DESCRIPTION OF THE TASK:
Could you set down exactly the lines in the records below between the line holding "approximately 0.0077 mm^2" and the line holding "Min-delay src: exSrcData[54]", inclusive?

---------- RECORDS SUPPLIED ----------

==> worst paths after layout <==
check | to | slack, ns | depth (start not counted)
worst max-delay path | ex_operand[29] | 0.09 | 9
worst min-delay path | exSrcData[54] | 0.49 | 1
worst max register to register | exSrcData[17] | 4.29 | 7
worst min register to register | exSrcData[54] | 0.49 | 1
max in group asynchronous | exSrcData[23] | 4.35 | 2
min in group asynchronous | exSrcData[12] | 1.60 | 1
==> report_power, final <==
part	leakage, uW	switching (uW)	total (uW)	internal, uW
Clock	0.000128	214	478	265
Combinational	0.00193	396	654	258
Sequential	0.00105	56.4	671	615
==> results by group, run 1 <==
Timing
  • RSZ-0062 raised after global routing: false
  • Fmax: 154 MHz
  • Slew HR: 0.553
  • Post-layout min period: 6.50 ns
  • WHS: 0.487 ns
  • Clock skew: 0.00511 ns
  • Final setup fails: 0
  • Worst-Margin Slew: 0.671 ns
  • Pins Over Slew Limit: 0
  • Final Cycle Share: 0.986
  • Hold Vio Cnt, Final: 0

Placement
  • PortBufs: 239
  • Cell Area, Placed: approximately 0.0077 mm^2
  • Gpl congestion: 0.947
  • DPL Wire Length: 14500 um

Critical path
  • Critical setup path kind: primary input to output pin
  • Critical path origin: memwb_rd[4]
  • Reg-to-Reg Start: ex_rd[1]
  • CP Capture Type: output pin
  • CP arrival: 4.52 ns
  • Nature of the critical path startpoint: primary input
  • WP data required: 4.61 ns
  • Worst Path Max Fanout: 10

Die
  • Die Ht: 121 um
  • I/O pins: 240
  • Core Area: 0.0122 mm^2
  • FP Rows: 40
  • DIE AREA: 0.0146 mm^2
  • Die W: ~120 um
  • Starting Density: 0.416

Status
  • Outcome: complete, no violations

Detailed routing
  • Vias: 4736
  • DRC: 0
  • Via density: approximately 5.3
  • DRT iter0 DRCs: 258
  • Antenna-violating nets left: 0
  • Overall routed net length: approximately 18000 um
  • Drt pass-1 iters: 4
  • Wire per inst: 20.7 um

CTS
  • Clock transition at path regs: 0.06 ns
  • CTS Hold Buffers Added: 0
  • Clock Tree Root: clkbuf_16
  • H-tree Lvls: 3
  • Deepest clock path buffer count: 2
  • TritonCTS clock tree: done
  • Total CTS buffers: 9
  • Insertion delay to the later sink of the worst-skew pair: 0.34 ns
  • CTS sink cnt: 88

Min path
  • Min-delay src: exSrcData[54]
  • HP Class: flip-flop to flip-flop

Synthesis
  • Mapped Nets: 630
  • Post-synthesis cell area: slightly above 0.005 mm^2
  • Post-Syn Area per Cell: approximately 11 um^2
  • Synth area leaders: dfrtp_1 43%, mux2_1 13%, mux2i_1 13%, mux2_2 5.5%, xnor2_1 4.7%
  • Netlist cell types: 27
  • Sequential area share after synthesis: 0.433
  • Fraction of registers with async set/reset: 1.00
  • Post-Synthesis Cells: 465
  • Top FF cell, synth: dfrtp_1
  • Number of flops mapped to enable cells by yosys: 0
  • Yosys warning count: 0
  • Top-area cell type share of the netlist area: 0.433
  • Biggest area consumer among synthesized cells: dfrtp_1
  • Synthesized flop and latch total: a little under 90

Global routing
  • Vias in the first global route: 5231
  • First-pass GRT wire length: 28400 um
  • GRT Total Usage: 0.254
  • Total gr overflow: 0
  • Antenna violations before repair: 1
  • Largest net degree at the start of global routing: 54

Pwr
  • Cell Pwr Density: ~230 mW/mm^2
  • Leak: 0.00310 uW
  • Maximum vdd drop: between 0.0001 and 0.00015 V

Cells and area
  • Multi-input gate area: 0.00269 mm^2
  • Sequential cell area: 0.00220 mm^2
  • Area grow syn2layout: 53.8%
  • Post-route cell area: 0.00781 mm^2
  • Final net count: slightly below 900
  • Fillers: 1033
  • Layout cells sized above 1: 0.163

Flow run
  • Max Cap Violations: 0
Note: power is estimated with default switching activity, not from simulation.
`src/rtl/sipo_rx.sv`:
```
// Serial-in parallel-out receiver: assembles WIDTH-bit words from a strobed serial
// stream and hands them to a consumer through a valid/ready holding register.
module sipo_rx #(
   parameter int WIDTH     = 4,
   parameter int MSB_FIRST = 1
) (
   input  logic             clk,
   input  logic             rst_n,
   input  logic             start,
   input  logic             shift,
   input  logic             sin,
   output logic [WIDTH-1:0] dout,
   output logic             dout_valid,
   input  logic             dout_ready,
   output logic             overrun,
   output logic             frame_err,
   input  logic             clr_err
);

   localparam int CW = $clog2(WIDTH + 1);

   typedef enum logic {IDLE, RECV} state_t;

   state_t           state_q, state_d;
   logic [CW-1:0]    cnt_q, cnt_d;
   logic [WIDTH-1:0] sr_q, sr_d;
   logic [WIDTH-1:0] dout_q, dout_d;
   logic             valid_q, valid_d;
   logic             ovr_q, ovr_d;
   logic             ferr_q, ferr_d;

   logic             complete;
   logic [WIDTH-1:0] word;
   logic             ovr_set;
   logic             ferr_set;

   function automatic logic [WIDTH-1:0] shift_in(input logic [WIDTH-1:0] sr, input logic b);
      if (MSB_FIRST != 0) return {sr[WIDTH-2:0], b};
      else                return {b, sr[WIDTH-1:1]};
   endfunction

   // Frame assembly: a completing shift wins over start, so the finished word is kept
   // and the start simply opens the next frame.
   always_comb begin
      state_d  = state_q;
      cnt_d    = cnt_q;
      sr_d     = sr_q;
      complete = 1'b0;
      word     = shift_in(sr_q, sin);
      ferr_set = 1'b0;

      if (state_q == RECV && shift && cnt_q == CW'(WIDTH - 1)) begin
         complete = 1'b1;
         sr_d     = '0;
         cnt_d    = '0;
         state_d  = start ? RECV : IDLE;
      end else if (start) begin
         ferr_set = (state_q == RECV) && (cnt_q != '0);
         state_d  = RECV;
         if (shift) begin
            sr_d  = shift_in('0, sin);
            cnt_d = CW'(1);
         end else begin
            sr_d  = '0;
            cnt_d = '0;
         end
      end else if (state_q == RECV && shift) begin
         sr_d  = word;
         cnt_d = cnt_q + CW'(1);
      end
   end

   // Holding register and sticky flags; a set event in the same cycle beats clr_err.
   always_comb begin
      dout_d  = dout_q;
      valid_d = valid_q;
      ovr_set = 1'b0;

      if (complete) begin
         if (!valid_q || dout_ready) begin
            dout_d  = word;
            valid_d = 1'b1;
         end else begin
            ovr_set = 1'b1;
         end
      end else if (valid_q && dout_ready) begin
         valid_d = 1'b0;
      end

      ovr_d  = ovr_set  | (ovr_q  & ~clr_err);
      ferr_d = ferr_set | (ferr_q & ~clr_err);
   end

   always_ff @(posedge clk or negedge rst_n) begin
      if (!rst_n) begin
         state_q <= IDLE;
         cnt_q   <= '0;
         sr_q    <= '0;
         dout_q  <= '0;
         valid_q <= 1'b0;
         ovr_q   <= 1'b0;
         ferr_q  <= 1'b0;
      end else begin
         state_q <= state_d;
         cnt_q   <= cnt_d;
         sr_q    <= sr_d;
         dout_q  <= dout_d;
         valid_q <= valid_d;
         ovr_q   <= ovr_d;
         ferr_q  <= ferr_d;
      end
   end

   assign dout       = dout_q;
   assign dout_valid = valid_q;
   assign overrun    = ovr_q;
   assign frame_err  = ferr_q;

endmodule

```
--- config.mk ---
export PLATFORM = sky130hd
export DESIGN_NAME = fetch_stage
export DESIGN_NICKNAME = d
export VERILOG_FILES = /design/src/rtl/fetch_stage.sv
export SDC_FILE = /design/constraint.sdc
export NUM_CORES = 1
export LEC_CHECK = 0
export CORE_ASPECT_RATIO = 1.75
export CORE_MARGIN = 5
export CORE_UTILIZATION = 35
export DETAILED_ROUTE_END_ITERATION = 7
export PLACE_DENSITY_LB_ADDON = 0.08
export SLEW_MARGIN = 15
export SYNTH_ARGS = -nofsm -noshare
export SYNTH_HDL_FRONTEND = slang
export SYNTH_SLANG_ARGS = --single-unit
--- constraint.sdc ---
create_clock -name clk -period 5.8 [get_ports clk]
set_input_delay 1.16 -clock clk [delete_from_list [all_inputs] [get_ports clk]]
set_output_delay 1.16 -clock clk [all_outputs]
set_load 0.05 [all_outputs]
<file path="src/rtl/pe_load_store_unit_if.sv">
// Request, memory and response bundle for the PE load/store unit.
// master = PE/memory side, slave = the load/store unit.
interface pe_load_store_unit_if #(
    parameter int XLEN = 32
);
    logic              req_valid;
    logic              req_ready;
    logic              req_store;
    logic [2:0]        req_funct3;
    logic [XLEN-1:0]   req_base;
    logic [11:0]       req_imm;
    logic [XLEN-1:0]   req_wdata;
    logic [4:0]        req_rd;
    logic [XLEN-1:0]   mem_address;
    logic              mem_read;
    logic              mem_write;
    logic [XLEN-1:0]   mem_wdata;
    logic [XLEN/8-1:0] mem_wstrb;
    logic [XLEN-1:0]   mem_rdata;
    logic              mem_ack;
    logic              resp_valid;
    logic              resp_ready;
    logic [XLEN-1:0]   resp_data;
    logic [4:0]        resp_rd;
    logic              resp_rdWrite;
    logic              resp_fault;
    logic [1:0]        fault_cause;

    modport master (
        output req_valid, req_store, req_funct3, req_base,
        output req_imm, req_wdata, req_rd,
        output mem_rdata, mem_ack, resp_ready,
        input  req_ready, mem_address, mem_read, mem_write,
        input  mem_wdata, mem_wstrb, resp_valid, resp_data,
        input  resp_rd, resp_rdWrite, resp_fault, fault_cause
    );

    modport slave (
        input  req_valid, req_store, req_funct3, req_base,
        input  req_imm, req_wdata, req_rd,
        input  mem_rdata, mem_ack, resp_ready,
        output req_ready, mem_address, mem_read, mem_write,
        output mem_wdata, mem_wstrb, resp_valid, resp_data,
        output resp_rd, resp_rdWrite, resp_fault, fault_cause
    );
endinterface

</file>
<file path="src/rtl/pe_load_store_unit.sv">
// Load/store unit for a CGRA RISC-V PE: one request/ack memory
// transaction per accepted op, returning extended data or a fault.
module pe_load_store_unit #(
    parameter int XLEN    = 32,
    parameter int TIMEOUT = 255
) (
    input logic                 clk,
    input logic                 reset,
    pe_load_store_unit_if.slave bus
);
    localparam int NB   = XLEN / 8;
    localparam int LW   = $clog2(NB);
    localparam int TO_W = (TIMEOUT > 0) ? $clog2(TIMEOUT + 1) : 1;

    typedef enum logic [1:0] {
        S_IDLE,
        S_ACCESS,
        S_RESP
    } state_e;

    state_e          state_q, state_d;
    logic [TO_W-1:0] cnt_q, cnt_d;
    logic [XLEN-1:0] addr_q, addr_d;
    logic [XLEN-1:0] wdata_q, wdata_d;
    logic [NB-1:0]   wstrb_q, wstrb_d;
    logic            read_q, read_d;
    logic            write_q, write_d;
    logic [2:0]      f3_q, f3_d;
    logic [LW-1:0]   lane_q, lane_d;
    logic [4:0]      rd_q, rd_d;
    logic [XLEN-1:0] rdat_q, rdat_d;
    logic            rdw_q, rdw_d;
    logic            fault_q, fault_d;
    logic [1:0]      cause_q, cause_d;
    logic [4:0]      rrd_q, rrd_d;

    logic [XLEN-1:0] ea, wrep, shifted, ext;
    logic [LW-1:0]   lane;
    logic [3:0]      nbytes;
    logic [15:0]     bmask;
    logic            legal, misal, accept, expire, leave;

    assign ea     = bus.req_base + XLEN'($signed(bus.req_imm));
    assign lane   = ea[LW-1:0];
    assign nbytes = 4'd1 << bus.req_funct3[1:0];
    assign bmask  = (16'd1 << nbytes) - 16'd1;
    assign misal  = |(ea[2:0] & 3'(nbytes - 4'd1));
    assign accept = bus.req_valid && bus.req_ready;
    assign expire = (TIMEOUT != 0) &&
                    (32'(cnt_q) + 32'd1 == 32'(TIMEOUT));

    always_comb begin
        legal = 1'b0;
        unique case (bus.req_funct3)
            3'b000, 3'b001, 3'b010: legal = 1'b1;
            3'b011:         legal = (XLEN == 64);
            3'b100, 3'b101: legal = !bus.req_store;
            3'b110:         legal = (XLEN == 64) && !bus.req_store;
            default:        legal = 1'b0;
        endcase
    end

    always_comb begin
        wrep = bus.req_wdata;
        unique case (bus.req_funct3[1:0])
            2'b00:   wrep = {NB{bus.req_wdata[7:0]}};
            2'b01:   wrep = {(NB/2){bus.req_wdata[15:0]}};
            2'b10:   wrep = {(NB/4){bus.req_wdata[31:0]}};
            default: wrep = bus.req_wdata;
        endcase
    end

    // Load lane selected by the low EA bits captured at accept
    assign shifted = bus.mem_rdata >> {lane_q, 3'b000};

    always_comb begin
        ext = shifted;
        unique case (f3_q)
            3'b000:  ext = XLEN'($signed(shifted[7:0]));
            3'b001:  ext = XLEN'($signed(shifted[15:0]));
            3'b010:  ext = XLEN'($signed(shifted[31:0]));
            3'b100:  ext = XLEN'(shifted[7:0]);
            3'b101:  ext = XLEN'(shifted[15:0]);
            3'b110:  ext = XLEN'(shifted[31:0]);
            default: ext = shifted;
        endcase
    end

    always_comb begin
        state_d = state_q;
        cnt_d   = cnt_q;
        addr_d  = addr_q;
        wdata_d = wdata_q;
        wstrb_d = wstrb_q;
        read_d  = read_q;
        write_d = write_q;
        f3_d    = f3_q;
        lane_d  = lane_q;
        rd_d    = rd_q;
        rdat_d  = rdat_q;
        rdw_d   = rdw_q;
        fault_d = fault_q;
        cause_d = cause_q;
        rrd_d   = rrd_q;
        leave   = 1'b0;
        unique case (state_q)
            S_IDLE: begin
                if (accept) begin
                    f3_d   = bus.req_funct3;
                    lane_d = lane;
                    rd_d   = bus.req_rd;
                    if (!legal || misal) begin
                        state_d = S_RESP;
                        fault_d = 1'b1;
                        cause_d = legal ? 2'b01 : 2'b11;
                        rrd_d   = bus.req_rd;
                        rdat_d  = '0;
                        rdw_d   = 1'b0;
                    end else begin
                        state_d = S_ACCESS;
                        cnt_d   = '0;
                        addr_d  = {ea[XLEN-1:LW], {LW{1'b0}}};
                        read_d  = !bus.req_store;
                        write_d = bus.req_store;
                        wdata_d = bus.req_store ? wrep : '0;
                        wstrb_d = bus.req_store ?
                                  (bmask[NB-1:0] << lane) : '0;
                    end
                end
            end
            S_ACCESS: begin
                if (bus.mem_ack) begin
                    leave   = 1'b1;
                    rdw_d   = read_q;
                    rdat_d  = read_q ? ext : '0;
                    fault_d = 1'b0;
                    cause_d = 2'b00;
                end else if (expire) begin
                    leave   = 1'b1;
                    rdw_d   = 1'b0;
                    rdat_d  = '0;
                    fault_d = 1'b1;
                    cause_d = 2'b10;
                end else begin
                    cnt_d = cnt_q + TO_W'(1);
                end
                if (leave) begin
                    state_d = S_RESP;
                    rrd_d   = rd_q;
                    read_d  = 1'b0;
                    write_d = 1'b0;
                    addr_d  = '0;
                    wdata_d = '0;
                    wstrb_d = '0;
                end
            end
            S_RESP: begin
                if (bus.resp_ready) begin
                    state_d = S_IDLE;
                    rdat_d  = '0;
                    rdw_d   = 1'b0;
                    fault_d = 1'b0;
                    cause_d = 2'b00;
                    rrd_d   = '0;
                end
            end
            default: state_d = S_IDLE;
        endcase
    end

    always_ff @(posedge clk or negedge reset) begin
        if (!reset) begin
            state_q <= S_IDLE;
            cnt_q   <= '0;
            addr_q  <= '0;
            wdata_q <= '0;
            wstrb_q <= '0;
            read_q  <= 1'b0;
            write_q <= 1'b0;
            f3_q    <= '0;
            lane_q  <= '0;
            rd_q    <= '0;
            rdat_q  <= '0;
            rdw_q   <= 1'b0;
            fault_q <= 1'b0;
            cause_q <= '0;
            rrd_q   <= '0;
        end else begin
            state_q <= state_d;
            cnt_q   <= cnt_d;
            addr_q  <= addr_d;
            wdata_q <= wdata_d;
            wstrb_q <= wstrb_d;
            read_q  <= read_d;
            write_q <= write_d;
            f3_q    <= f3_d;
            lane_q  <= lane_d;
            rd_q    <= rd_d;
            rdat_q  <= rdat_d;
            rdw_q   <= rdw_d;
            fault_q <= fault_d;
            cause_q <= cause_d;
            rrd_q   <= rrd_d;
        end
    end

    assign bus.req_ready    = (state_q == S_IDLE) && reset;
    assign bus.mem_address  = addr_q;
    assign bus.mem_read     = read_q;
    assign bus.mem_write    = write_q;
    assign bus.mem_wdata    = wdata_q;
    assign bus.mem_wstrb    = wstrb_q;
    assign bus.resp_valid   = (state_q == S_RESP);
    assign bus.resp_data    = rdat_q;
    assign bus.resp_rd      = rrd_q;
    assign bus.resp_rdWrite = rdw_q;
    assign bus.resp_fault   = fault_q;
    assign bus.fault_cause  = cause_q;
endmodule

</file>
<file path="src/flat_wrapper.sv">
// flat-port wrapper written by rule: the top's interface ports become plain ports
module pe_load_store_unit_flat 
#(
    parameter int XLEN    = 32,
    parameter int TIMEOUT = 255
)
  (clk, reset, bus_req_valid, bus_req_store, bus_req_funct3, bus_req_base, bus_req_imm, bus_req_wdata, bus_req_rd, bus_mem_rdata, bus_mem_ack, bus_resp_ready, bus_req_ready, bus_mem_address, bus_mem_read, bus_mem_write, bus_mem_wdata, bus_mem_wstrb, bus_resp_valid, bus_resp_data, bus_resp_rd, bus_resp_rdWrite, bus_resp_fault, bus_fault_cause);
  pe_load_store_unit_if #(.XLEN(XLEN)) bus_i ();
  input logic clk;
  input logic reset;
  input wire logic [$bits(bus_i.req_valid)-1:0] bus_req_valid;
  input wire logic [$bits(bus_i.req_store)-1:0] bus_req_store;
  input wire logic [$bits(bus_i.req_funct3)-1:0] bus_req_funct3;
  input wire logic [$bits(bus_i.req_base)-1:0] bus_req_base;
  input wire logic [$bits(bus_i.req_imm)-1:0] bus_req_imm;
  input wire logic [$bits(bus_i.req_wdata)-1:0] bus_req_wdata;
  input wire logic [$bits(bus_i.req_rd)-1:0] bus_req_rd;
  input wire logic [$bits(bus_i.mem_rdata)-1:0] bus_mem_rdata;
  input wire logic [$bits(bus_i.mem_ack)-1:0] bus_mem_ack;
  input wire logic [$bits(bus_i.resp_ready)-1:0] bus_resp_ready;
  output wire logic [$bits(bus_i.req_ready)-1:0] bus_req_ready;
  output wire logic [$bits(bus_i.mem_address)-1:0] bus_mem_address;
  output wire logic [$bits(bus_i.mem_read)-1:0] bus_mem_read;
  output wire logic [$bits(bus_i.mem_write)-1:0] bus_mem_write;
  output wire logic [$bits(bus_i.mem_wdata)-1:0] bus_mem_wdata;
  output wire logic [$bits(bus_i.mem_wstrb)-1:0] bus_mem_wstrb;
  output wire logic [$bits(bus_i.resp_valid)-1:0] bus_resp_valid;
  output wire logic [$bits(bus_i.resp_data)-1:0] bus_resp_data;
  output wire logic [$bits(bus_i.resp_rd)-1:0] bus_resp_rd;
  output wire logic [$bits(bus_i.resp_rdWrite)-1:0] bus_resp_rdWrite;
  output wire logic [$bits(bus_i.resp_fault)-1:0] bus_resp_fault;
  output wire logic [$bits(bus_i.fault_cause)-1:0] bus_fault_cause;
  assign bus_i.req_valid = bus_req_valid;
  assign bus_i.req_store = bus_req_store;
  assign bus_i.req_funct3 = bus_req_funct3;
  assign bus_i.req_base = bus_req_base;
  assign bus_i.req_imm = bus_req_imm;
  assign bus_i.req_wdata = bus_req_wdata;
  assign bus_i.req_rd = bus_req_rd;
  assign bus_i.mem_rdata = bus_mem_rdata;
  assign bus_i.mem_ack = bus_mem_ack;
  assign bus_i.resp_ready = bus_resp_ready;
  assign bus_req_ready = bus_i.req_ready;
  assign bus_mem_address = bus_i.mem_address;
  assign bus_mem_read = bus_i.mem_read;
  assign bus_mem_write = bus_i.mem_write;
  assign bus_mem_wdata = bus_i.mem_wdata;
  assign bus_mem_wstrb = bus_i.mem_wstrb;
  assign bus_resp_valid = bus_i.resp_valid;
  assign bus_resp_data = bus_i.resp_data;
  assign bus_resp_rd = bus_i.resp_rd;
  assign bus_resp_rdWrite = bus_i.resp_rdWrite;
  assign bus_resp_fault = bus_i.resp_fault;
  assign bus_fault_cause = bus_i.fault_cause;
  pe_load_store_unit #(.XLEN(XLEN), .TIMEOUT(TIMEOUT)) u_core (.clk(clk), .reset(reset), .bus(bus_i));
endmodule
</file>
[config.mk]
export PLATFORM = sky130hd
export DESIGN_NAME = bcd_serial_adder
export DESIGN_NICKNAME = d
export VERILOG_FILES = /design/src/rtl/bcd_pkg.sv /design/src/rtl/bcd_digit_add.sv /design/src/rtl/bcd_serial_adder.sv
export SDC_FILE = /design/constraint.sdc
export NUM_CORES = 1
export LEC_CHECK = 0
export CAP_MARGIN = 0
export CORE_UTILIZATION = 55
export CTS_CLUSTER_SIZE = 40
export DETAILED_ROUTE_END_ITERATION = 8
export PLACE_DENSITY_LB_ADDON = 0.25
export SKIP_LAST_GASP = 1
export SYNTH_ARGS = -nofsm -noshare
export SYNTH_HDL_FRONTEND = slang
export SYNTH_SLANG_ARGS = --single-unit
[constraint.sdc]
create_clock -name clk -period 6.5 [get_ports clk]
set_input_delay 1.3 -clock clk [delete_from_list [all_inputs] [get_ports clk]]
set_output_delay 1.3 -clock clk [all_outputs]
set_load 0.01 [all_outputs]
**config.mk**
```make
export PLATFORM = sky130hd
export DESIGN_NAME = uart_calc_sequencer
export DESIGN_NICKNAME = d
export VERILOG_FILES = /design/src/rtl/calc_pkg.sv /design/src/rtl/calc_operand_acc.sv /design/src/rtl/uart_calc_sequencer.sv
export SDC_FILE = /design/constraint.sdc
export NUM_CORES = 1
export LEC_CHECK = 0
export CORE_ASPECT_RATIO = 0.5
export CORE_MARGIN = 2
export CORE_UTILIZATION = 54
export DETAILED_ROUTE_END_ITERATION = 10
export HOLD_SLACK_MARGIN = 0.02
export PLACE_DENSITY = 0.95
export SLEW_MARGIN = 10
export SYNTH_ARGS = -nofsm -noshare
export SYNTH_HDL_FRONTEND = slang
export SYNTH_SLANG_ARGS = --single-unit
```
**constraint.sdc**
```tcl
create_clock -name CLK -period 3.45 [get_ports CLK]
set_input_delay 1.035 -clock CLK [delete_from_list [all_inputs] [get_ports CLK]]
set_output_delay 1.035 -clock CLK [all_outputs]
set_load 0.005 [all_outputs]
```
--- src/rtl/sequence_generator_if.sv ---
// Command/status bundle for sequence_generator: transfer request fields in,
// serial bit stream and status flags out.
interface sequence_generator_if #(
  parameter int unsigned WIDTH = 8,
  parameter int unsigned RW    = 4
);
  localparam int unsigned LW = $clog2(WIDTH + 1);

  logic             start;
  logic             abort;
  logic [WIDTH-1:0] pattern;
  logic [LW-1:0]    len;
  logic [RW-1:0]    reps;
  logic             out;
  logic             valid;
  logic             busy;
  logic             done;

  modport master (
    output start, abort, pattern, len, reps,
    input  out, valid, busy, done
  );

  modport slave (
    input  start, abort, pattern, len, reps,
    output out, valid, busy, done
  );
endinterface
--- config.mk ---
export PLATFORM = sky130hd
export DESIGN_NAME = kmap_sweep_driver
export DESIGN_NICKNAME = d
export VERILOG_FILES = /design/src/rtl/kmap_sweep_driver.sv
export SDC_FILE = /design/constraint.sdc
export NUM_CORES = 1
export LEC_CHECK = 0
export CAP_MARGIN = 40
export CORE_MARGIN = 3
export CORE_UTILIZATION = 48
export CTS_CLUSTER_DIAMETER = 60
export DETAILED_ROUTE_END_ITERATION = 8
export PLACE_DENSITY = 0.75
export SLEW_MARGIN = 0
export SYNTH_ARGS = -nofsm -noshare
export SYNTH_HDL_FRONTEND = slang
export SYNTH_SLANG_ARGS = --single-unit
--- constraint.sdc ---
create_clock -name clk -period 1.5 [get_ports clk]
set_clock_uncertainty 0.1 [all_clocks]
set_input_delay 0.45 -clock clk [delete_from_list [all_inputs] [get_ports clk]]
set_output_delay 0.45 -clock clk [all_outputs]
set_load 0.05 [all_outputs]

----------

REPLY TO THE EXERCISE:
  • Cell Area, Placed: approximately 0.0077 mm^2
  • Gpl congestion: 0.947
  • DPL Wire Length: 14500 um

Critical path
  • Critical setup path kind: primary input to output pin
  • Critical path origin: memwb_rd[4]
  • Reg-to-Reg Start: ex_rd[1]
  • CP Capture Type: output pin
  • CP arrival: 4.52 ns
  • Nature of the critical path startpoint: primary input
  • WP data required: 4.61 ns
  • Worst Path Max Fanout: 10

Die
  • Die Ht: 121 um
  • I/O pins: 240
  • Core Area: 0.0122 mm^2
  • FP Rows: 40
  • DIE AREA: 0.0146 mm^2
  • Die W: ~120 um
  • Starting Density: 0.416

Status
  • Outcome: complete, no violations

Detailed routing
  • Vias: 4736
  • DRC: 0
  • Via density: approximately 5.3
  • DRT iter0 DRCs: 258
  • Antenna-violating nets left: 0
  • Overall routed net length: approximately 18000 um
  • Drt pass-1 iters: 4
  • Wire per inst: 20.7 um

CTS
  • Clock transition at path regs: 0.06 ns
  • CTS Hold Buffers Added: 0
  • Clock Tree Root: clkbuf_16
  • H-tree Lvls: 3
  • Deepest clock path buffer count: 2
  • TritonCTS clock tree: done
  • Total CTS buffers: 9
  • Insertion delay to the later sink of the worst-skew pair: 0.34 ns
  • CTS sink cnt: 88

Min path
  • Min-delay src: exSrcData[54]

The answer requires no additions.